Per i giudici di Palazzo Spada appare infatti infondata, a una prima delibazione, la tesi sostenuta dall’avvocatura dello Stato a dispetto delle argomentazioni convincenti del Tar Lazio che – applicando il principio di non discriminazione sotteso alla direttiva comunitaria 1999/70 sui contratti a termine – aveva disapplicato la normativa italiana e ammesso i docenti precari alle prove concorsuali per diventare dirigenti scolastici Ora tre di essi, difesi in appello dagli avvocati S. Galleano e V. De Michele dell’Anief, possono finalmente invocare l’assunzione nei ruoli della dirigenza della scuola.
Dunque il principio di non discriminazione, come formato dalla giurisprudenza europea in applicazione della direttiva comunitaria 1999/70/CE per la parità di trattamento garantita dalla Suprema Corte di Lussemburgo tra personale a tempo determinato e indeterminato, si applica anche ai concorsi riservati ai dipendenti pubblici in Italia.
Per Marcello Pacifico, presidente Anief e segretario Confedir, quella del Consiglio di Stato “è una sentenza storica che riconosce finalmente anche nel pubblico impiego, in materia concorsuale, di fronte a chiare quante illegittime leggi dello Stato, la primazia del diritto comunitario sulla legislazione nazionale”.
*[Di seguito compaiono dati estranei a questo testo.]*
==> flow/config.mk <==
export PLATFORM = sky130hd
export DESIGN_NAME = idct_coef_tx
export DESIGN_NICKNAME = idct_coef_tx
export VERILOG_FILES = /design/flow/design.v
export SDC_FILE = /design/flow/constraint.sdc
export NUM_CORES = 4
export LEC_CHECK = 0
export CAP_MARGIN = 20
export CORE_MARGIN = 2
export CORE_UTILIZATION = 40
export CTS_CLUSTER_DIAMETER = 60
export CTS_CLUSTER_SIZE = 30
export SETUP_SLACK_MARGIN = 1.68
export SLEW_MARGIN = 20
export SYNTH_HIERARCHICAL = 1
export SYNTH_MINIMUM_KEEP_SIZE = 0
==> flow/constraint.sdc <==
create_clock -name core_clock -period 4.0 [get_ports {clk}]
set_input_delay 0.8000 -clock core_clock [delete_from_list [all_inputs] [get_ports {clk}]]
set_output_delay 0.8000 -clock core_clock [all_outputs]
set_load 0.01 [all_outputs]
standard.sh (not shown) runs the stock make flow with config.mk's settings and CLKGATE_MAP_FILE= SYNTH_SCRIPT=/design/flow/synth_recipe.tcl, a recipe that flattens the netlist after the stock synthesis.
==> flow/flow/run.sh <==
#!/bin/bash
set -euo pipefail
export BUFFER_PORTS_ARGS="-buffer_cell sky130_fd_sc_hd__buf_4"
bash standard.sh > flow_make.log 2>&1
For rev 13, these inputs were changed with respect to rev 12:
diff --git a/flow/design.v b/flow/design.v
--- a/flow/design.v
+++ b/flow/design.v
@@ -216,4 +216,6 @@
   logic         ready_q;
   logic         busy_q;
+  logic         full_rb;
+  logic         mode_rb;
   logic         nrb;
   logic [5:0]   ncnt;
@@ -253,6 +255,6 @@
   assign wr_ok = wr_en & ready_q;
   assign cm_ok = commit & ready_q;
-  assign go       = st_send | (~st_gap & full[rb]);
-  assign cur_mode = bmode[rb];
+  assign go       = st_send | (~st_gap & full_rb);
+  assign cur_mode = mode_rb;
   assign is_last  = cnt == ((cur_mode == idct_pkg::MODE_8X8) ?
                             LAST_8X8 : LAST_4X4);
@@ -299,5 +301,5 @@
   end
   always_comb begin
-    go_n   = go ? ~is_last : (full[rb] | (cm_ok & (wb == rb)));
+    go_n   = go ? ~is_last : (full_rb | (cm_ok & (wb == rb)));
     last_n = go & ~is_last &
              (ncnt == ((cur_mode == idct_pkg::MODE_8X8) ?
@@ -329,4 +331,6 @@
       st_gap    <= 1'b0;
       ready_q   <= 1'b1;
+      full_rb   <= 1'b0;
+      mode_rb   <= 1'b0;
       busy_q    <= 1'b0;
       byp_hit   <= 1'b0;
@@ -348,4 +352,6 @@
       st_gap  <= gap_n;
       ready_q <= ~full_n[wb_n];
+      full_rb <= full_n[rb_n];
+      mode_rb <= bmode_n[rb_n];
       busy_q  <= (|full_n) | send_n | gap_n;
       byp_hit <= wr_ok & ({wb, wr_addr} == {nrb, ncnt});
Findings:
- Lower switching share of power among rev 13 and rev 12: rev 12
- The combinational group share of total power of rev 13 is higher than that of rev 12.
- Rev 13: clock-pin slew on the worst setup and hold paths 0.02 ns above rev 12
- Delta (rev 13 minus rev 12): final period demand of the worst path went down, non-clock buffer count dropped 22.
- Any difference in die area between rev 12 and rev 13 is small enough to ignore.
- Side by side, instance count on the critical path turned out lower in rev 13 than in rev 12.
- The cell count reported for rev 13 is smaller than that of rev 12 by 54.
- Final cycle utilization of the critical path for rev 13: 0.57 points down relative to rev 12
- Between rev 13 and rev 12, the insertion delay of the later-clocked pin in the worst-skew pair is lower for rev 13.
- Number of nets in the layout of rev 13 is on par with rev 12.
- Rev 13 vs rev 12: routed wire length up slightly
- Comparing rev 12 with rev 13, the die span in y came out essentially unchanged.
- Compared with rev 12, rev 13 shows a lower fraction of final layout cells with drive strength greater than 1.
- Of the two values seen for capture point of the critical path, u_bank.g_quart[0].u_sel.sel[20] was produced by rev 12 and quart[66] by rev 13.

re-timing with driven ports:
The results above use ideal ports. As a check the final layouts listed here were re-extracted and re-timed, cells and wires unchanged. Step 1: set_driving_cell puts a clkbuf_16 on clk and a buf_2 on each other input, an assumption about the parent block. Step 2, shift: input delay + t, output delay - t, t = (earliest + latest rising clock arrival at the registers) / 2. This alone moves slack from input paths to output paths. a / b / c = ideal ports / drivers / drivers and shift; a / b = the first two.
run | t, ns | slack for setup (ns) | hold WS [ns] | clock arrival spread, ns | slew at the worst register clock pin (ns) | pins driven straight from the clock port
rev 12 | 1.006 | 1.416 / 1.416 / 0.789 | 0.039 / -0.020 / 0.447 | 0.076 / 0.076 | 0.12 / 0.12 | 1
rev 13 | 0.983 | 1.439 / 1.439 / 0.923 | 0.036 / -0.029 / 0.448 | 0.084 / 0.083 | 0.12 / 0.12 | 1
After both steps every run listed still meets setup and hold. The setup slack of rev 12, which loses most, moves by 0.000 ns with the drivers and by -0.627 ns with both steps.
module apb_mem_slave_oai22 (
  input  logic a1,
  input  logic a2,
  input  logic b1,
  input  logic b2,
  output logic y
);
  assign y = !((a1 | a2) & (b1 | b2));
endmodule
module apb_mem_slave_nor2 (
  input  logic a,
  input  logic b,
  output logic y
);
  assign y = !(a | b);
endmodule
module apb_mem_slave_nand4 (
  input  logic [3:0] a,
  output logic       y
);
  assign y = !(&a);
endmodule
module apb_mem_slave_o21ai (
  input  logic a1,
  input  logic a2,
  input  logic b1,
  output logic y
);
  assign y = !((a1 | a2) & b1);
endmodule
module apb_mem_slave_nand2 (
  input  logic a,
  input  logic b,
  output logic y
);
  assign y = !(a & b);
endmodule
Source: an optimization exercise on an open RTL-to-GDS flow (aim: small area, a short achievable clock period and few clock cycles per item). Production flows keep margins and buffers that such runs may drop.
In this exercise RTL edits were held to simulation tests only and were not proved equivalent to the original.
Power is estimated from default activity; no workload was simulated.

==> flow/design.v <==
module dmem_responder #(
    parameter int unsigned DEPTH   = 64,
    parameter int unsigned ADDR_W  = 32,
    parameter int unsigned LATENCY = 2
) (
    input  logic              clk,
    input  logic              rst,
    input  logic              req_valid,
    output logic              req_ready,
    input  logic              req_we,
    input  logic [ADDR_W-1:0] req_addr,
    input  logic [2:0]        req_funct3,
    input  logic [31:0]       req_wdata,
    output logic              rsp_valid,
    input  logic              rsp_ready,
    output logic [31:0]       rsp_rdata,
    output logic              rsp_err,
    output logic              busy
);
    localparam int unsigned IDX_W = $clog2(DEPTH);
    logic [31:0] mem [DEPTH];
    logic unused_c;
    assign unused_c = ^{req_addr[ADDR_W-1:IDX_W+2]};
    logic [IDX_W-1:0] idx;
    logic [1:0]       off;
    logic [2:0]       f3;
    assign idx = req_addr[IDX_W+1:2];
    assign off = req_addr[1:0];
    assign f3  = req_funct3;
    logic err;
    assign err = (f3[1:0] == 2'b11) || (f3 == 3'b110) || (req_we && f3[2]) ||
                 (f3[1:0] == 2'b01 && off[0]) || (f3[1:0] == 2'b10 && off != 2'b00);
    logic acc;
    assign acc = req_valid && req_ready;
    logic [3:0]  st_be;
    logic [31:0] st_wd;
    always_comb begin
        case (f3[1:0])
            2'b00: begin
                st_be = 4'b0001 << off;
                st_wd = {4{req_wdata[7:0]}};
            end
            2'b01: begin
                st_be = off[1] ? 4'b1100 : 4'b0011;
                st_wd = {2{req_wdata[15:0]}};
            end
            default: begin
                st_be = 4'b1111;
                st_wd = req_wdata;
            end
        endcase
    end
    logic do_st;
    assign do_st = acc && req_we && !err && rst;    
    always_ff @(posedge clk) begin
        for (int w = 0; w < DEPTH; w++) begin
            for (int b = 0; b < 4; b++) begin
                if (do_st && idx == IDX_W'(w) && st_be[b]) mem[w][8*b +: 8] <= st_wd[8*b +: 8];
            end
        end
    end
    localparam int unsigned NC = 4;
    logic [31:0] rd_l1 [DEPTH/4];
    logic [31:0] rd_c  [NC];
    always_comb begin
        for (int g = 0; g < DEPTH/4; g++) begin
            case (idx[1:0])
                2'd0:    rd_l1[g] = mem[4*g];
                2'd1:    rd_l1[g] = mem[4*g+1];
                2'd2:    rd_l1[g] = mem[4*g+2];
                default: rd_l1[g] = mem[4*g+3];
            endcase
        end
        for (int c = 0; c < NC; c++) begin
            case (idx[3:2])
                2'd0:    rd_c[c] = rd_l1[4*c];
                2'd1:    rd_c[c] = rd_l1[4*c+1];
                2'd2:    rd_c[c] = rd_l1[4*c+2];
                default: rd_c[c] = rd_l1[4*c+3];
            endcase
        end
    end
    logic       ld;
    logic [NC-1:0] hs;                               
    logic [3:0] lane0;
    logic [1:0] lane1;
    logic [3:0] sgl;
    logic [4*NC-1:0] n_b0, n_sg;
    logic [2*NC-1:0] n_b1;
    logic [NC-1:0]   n_wd;
    logic       n_x1, n_x2;
    always_comb begin
        ld    = !req_we && !err;
        hs    = NC'(1) << idx[5:4];
        lane0 = 4'd0;
        lane1 = 2'd0;
        sgl   = 4'd0;
        n_x1  = 1'b0;
        n_x2  = 1'b0;
        case (f3[1:0])
            2'b00: begin                             
                lane0 = 4'b0001 << off;
                if (!f3[2]) begin
                    sgl  = 4'b0001 << off;
                    n_x1 = 1'b1;
                    n_x2 = 1'b1;
                end
            end
            2'b01: begin                             
                lane0 = off[1] ? 4'b0100 : 4'b0001;
                lane1 = off[1] ? 2'b10 : 2'b01;
                if (!f3[2]) begin
                    sgl  = off[1] ? 4'b1000 : 4'b0010;
                    n_x2 = 1'b1;
                end
            end
            default: begin                           
                lane0 = 4'b0001;
                lane1 = 2'b01;
            end
        endcase
        if (!ld) begin
            lane0 = 4'd0;
            lane1 = 2'd0;
            sgl   = 4'd0;
        end
        for (int c = 0; c < NC; c++) begin
            n_b0[4*c +: 4] = hs[c] ? lane0 : 4'd0;
            n_b1[2*c +: 2] = hs[c] ? lane1 : 2'd0;
            n_sg[4*c +: 4] = hs[c] ? sgl : 4'd0;
            n_wd[c]        = hs[c] && ld && f3[1:0] == 2'b10;
        end
    end
    logic        s1_v, s1_err;
    logic [31:0]     s1_c [NC];
    logic [4*NC-1:0] s1_b0, s1_sg;
    logic [2*NC-1:0] s1_b1;
    logic [NC-1:0]   s1_wd;
    logic        s1_x1, s1_x2;
    always_ff @(posedge clk) begin
        for (int c = 0; c < NC; c++) s1_c[c] <= rd_c[c];
        s1_err  <= err;
        s1_b0   <= n_b0;
        s1_b1   <= n_b1;
        s1_sg   <= n_sg;
        s1_wd   <= n_wd;
        s1_x1   <= n_x1 && ld;
        s1_x2   <= n_x2 && ld;
    end
    logic        sign;
    logic [31:0] ext;
    always_comb begin
        sign = 1'b0;
        ext  = 32'd0;
        for (int c = 0; c < NC; c++) begin
            for (int l = 0; l < 4; l++) begin
                sign      = sign | (s1_sg[4*c+l] & s1_c[c][8*l+7]);
                ext[7:0]  = ext[7:0] | (s1_c[c][8*l +: 8] & {8{s1_b0[4*c+l]}});
            end
            ext[15:8]  = ext[15:8] | (s1_c[c][15:8] & {8{s1_b1[2*c]}})
                                   | (s1_c[c][31:24] & {8{s1_b1[2*c+1]}});
            ext[31:16] = ext[31:16] | (s1_c[c][31:16] & {16{s1_wd[c]}});
        end
        ext[15:8]  = ext[15:8]  | {8{sign & s1_x1}};
        ext[31:16] = ext[31:16] | {16{sign & s1_x2}};
    end
    logic        v0, v1, v2;
    logic [31:0] q1_data, q2_data;
    logic        q1_err, q2_err;
    logic        take;
    assign take = v0 && rsp_ready;
    logic [1:0] k, k_next;
    always_comb begin
        k      = 2'(v0) + 2'(v1) + 2'(v2);
        k_next = k - 2'(take) + 2'(s1_v);
    end
    always_ff @(posedge clk) begin
        if (!rst) begin
            s1_v      <= 1'b0;
            v0        <= 1'b0;
            v1        <= 1'b0;
            v2        <= 1'b0;
            req_ready <= 1'b0;
            busy      <= 1'b0;
        end else begin
            s1_v      <= acc;
            v0        <= k_next >= 2'd1;
            v1        <= k_next >= 2'd2;
            v2        <= k_next == 2'd3;
            req_ready <= (3'(k_next) + 3'(acc)) <= 3'd2;
            busy      <= (k_next != 2'd0) || acc;
        end
    end
    assign rsp_valid = v0;
    always_ff @(posedge clk) begin
        if (!v0 || take) begin
            rsp_rdata <= v1 ? q1_data : ext;
            rsp_err   <= v1 ? q1_err  : s1_err;
        end
        if (take) begin
            q1_data <= v2 ? q2_data : ext;
            q1_err  <= v2 ? q2_err  : s1_err;
        end else if (!v1) begin
            q1_data <= ext;
            q1_err  <= s1_err;
        end
        if (!v2 || take) begin
            q2_data <= ext;
            q2_err  <= s1_err;
        end
    end
endmodule
make LEC_CHECK=0 CAP_MARGIN=10 CORE_MARGIN=2 CORE_UTILIZATION=65 CTS_CLUSTER_DIAMETER=80 CTS_CLUSTER_SIZE=30 SETUP_SLACK_MARGIN=2.6 SLEW_MARGIN=10 finish   # period 5.0 ns
run.sh (not shown) runs the stock make flow with config.mk's settings and CLKGATE_MAP_FILE= SYNTH_SCRIPT=/design/flow/synth_recipe.tcl, a recipe that flattens the netlist after the stock synthesis.
Testbench counts at the start, summed over its fixed seeds: cycles 4,816, items 4,800.
Change:
Settings changed: CAP_MARGIN 10 to 20, SETUP_SLACK_MARGIN 2.6 to 2.7, SLEW_MARGIN 10 to 20.
=>
- maximum frequency increases by 3.2%
- final cell count went up by 0.38%
- final area increases by 0.71%
- global-route usage went up by 0.63 points
- register-to-register slack improves by 0.16 ns
- core utilization climbs by 0.53 points
- die area is unchanged
Change:
Settings changed: SETUP_SLACK_MARGIN 2.7 to 2.85.
After rerunning: Cell area goes up by about 2%; clock-buffer cell count is unchanged; sequential power stays flat; synthesized cell count is unchanged.
Change:
Settings changed: SETUP_SLACK_MARGIN 2.85 to 3.0.
Wire length is higher by 7.6%.
Final area is higher by 4.3%.
Worst setup slack stays flat.
Hold slack is about the same.
Final cell count is higher by 2.7%.
Core utilization is higher by 3.3 points.
Synthesized area stays the same.
Total power is higher by 0.99%.
Die area stays the same.
Global-route usage is higher by 2.2 points.
Change:
Settings changed: PLACE_DENSITY set to 0.75, SETUP_SLACK_MARGIN 3.0 to 2.6.
Outcome: The changed run went through all stages and came out clean; via count came out lower by a few percent; total power drops by a few percent; wire length goes down by roughly a tenth; clock skew hardly moves; critical path depth fell by 5; cell area drops by a little under a tenth; non-clock buffer count decreases by 272.
Change:
Settings changed: PLACE_DENSITY 0.75 to not set, SETUP_SLACK_MARGIN 2.6 to 2.8.
Result:
- The changed run completed with no timing, DRC or antenna violations
- synthesized cell count stays the same
- non-clock buffer count increases by 82
- setup slack improves by 0.21 ns
- sequential power hardly moves
- register-to-register slack improves by 0.17 ns
- utilization grows by 2.4 points
- global-route usage climbs by 1.8 points
- cell count climbs by about 1.5%
- clock power barely changes
- design area rises by 3.3%

afterwards: timing with drivers on the ports:
No port has a modelled driver above. Below, the same layouts with a new extraction and two added sets of constraints.
Step 1, drivers: a clkbuf_16 drives clk and a buf_2 each remaining input, both assumed.
Step 2 adds t to the input delays and takes it off the output delays; t is the mean of the earliest and latest rising clock arrival at the registers after step 1. Input paths then give back, and output paths get back, about the clock's delay inside the block.
a / b / c = ideal ports / drivers / drivers and shift; a / b = the first two.
run	t, ns	setup WS [ns]	hold slack, ns	worst register clock-pin slew, ns	cell pins on the clock port's net
the first run	0.833	2.490 / 2.377 / 1.544	0.470 / 0.470 / 0.470	0.12 / 0.12	1
the second run	0.832	2.568 / 2.516 / 1.684	0.472 / 0.472 / 0.472	0.12 / 0.12	1
the third run	0.847	2.675 / 2.547 / 1.700	0.469 / 0.469 / 0.469	0.12 / 0.12	1
the fourth run	0.851	2.672 / 2.592 / 1.750	0.467 / 0.460 / 0.467	0.12 / 0.12	1
the fifth run	0.836	2.476 / 2.414 / 1.578	0.478 / 0.478 / 0.478	0.12 / 0.12	1
the sixth run	0.839	2.689 / 2.528 / 1.689	0.473 / 0.473 / 0.473	0.12 / 0.12	1
After both steps every run listed still meets setup and hold. For the sixth run, which loses most, drivers alone change the setup slack by -0.161 ns; drivers and shift together by -1.000 ns.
“In nome di tale principio- continua Pacifico – il sindacato ha promosso ricorsi al giudice del lavoro per far restituire gli scatti di anzianità per i periodi di precariato, far riconoscere per intero tutto il servizio preruolo nella ricostruzione di carriera e far recuperare il primo gradone stipendiale tolto ai neoassunti dal 2011”. Da precari a presidi. Adesso è una realtà sancita per legge.